** Opening Source material block **
==> config.mk <==
export PLATFORM = sky130hd
export DESIGN_NAME = mbd_lane
export DESIGN_NICKNAME = d
export VERILOG_FILES = /design/src/hw/rtl/multi_button_event_debouncer_core_macros.svh /design/src/hw/rtl/mbd_pkg.sv /design/src/hw/rtl/mbd_lane.sv
export SDC_FILE = /design/constraint.sdc
export NUM_CORES = 1
export LEC_CHECK = 0
export BUFFER_PORTS_ARGS = -buffer_cell sky130_fd_sc_hd__buf_4
export CAP_MARGIN = 20
export CORE_UTILIZATION = 55
export DETAILED_ROUTE_END_ITERATION = 10
export PLACE_DENSITY = 0.91
export REMOVE_ABC_BUFFERS = 1
export SYNTH_ARGS = -nofsm -noshare
export SYNTH_HDL_FRONTEND = slang
export SYNTH_SLANG_ARGS = --single-unit
==> constraint.sdc <==
create_clock -name vclk -period 14.5
set_clock_uncertainty 0.15 [all_clocks]
set_input_delay 0.725 -clock vclk [all_inputs]
set_output_delay 0.725 -clock vclk [all_outputs]
set_load 0.02 [all_outputs]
** Closing Source material block **
▶ Problem
Every entry needs to be copied exactly as it was written.

▶ Exercise solution
==> config.mk <==
export PLATFORM = sky130hd
export DESIGN_NAME = mbd_lane
export DESIGN_NICKNAME = d
export VERILOG_FILES = /design/src/hw/rtl/multi_button_event_debouncer_core_macros.svh /design/src/hw/rtl/mbd_pkg.sv /design/src/hw/rtl/mbd_lane.sv
export SDC_FILE = /design/constraint.sdc
export NUM_CORES = 1
export LEC_CHECK = 0
export BUFFER_PORTS_ARGS = -buffer_cell sky130_fd_sc_hd__buf_4
export CAP_MARGIN = 20
export CORE_UTILIZATION = 55
export DETAILED_ROUTE_END_ITERATION = 10
export PLACE_DENSITY = 0.91
export REMOVE_ABC_BUFFERS = 1
export SYNTH_ARGS = -nofsm -noshare
export SYNTH_HDL_FRONTEND = slang
export SYNTH_SLANG_ARGS = --single-unit
==> constraint.sdc <==
create_clock -name vclk -period 14.5
set_clock_uncertainty 0.15 [all_clocks]
set_input_delay 0.725 -clock vclk [all_inputs]
set_output_delay 0.725 -clock vclk [all_outputs]
set_load 0.02 [all_outputs]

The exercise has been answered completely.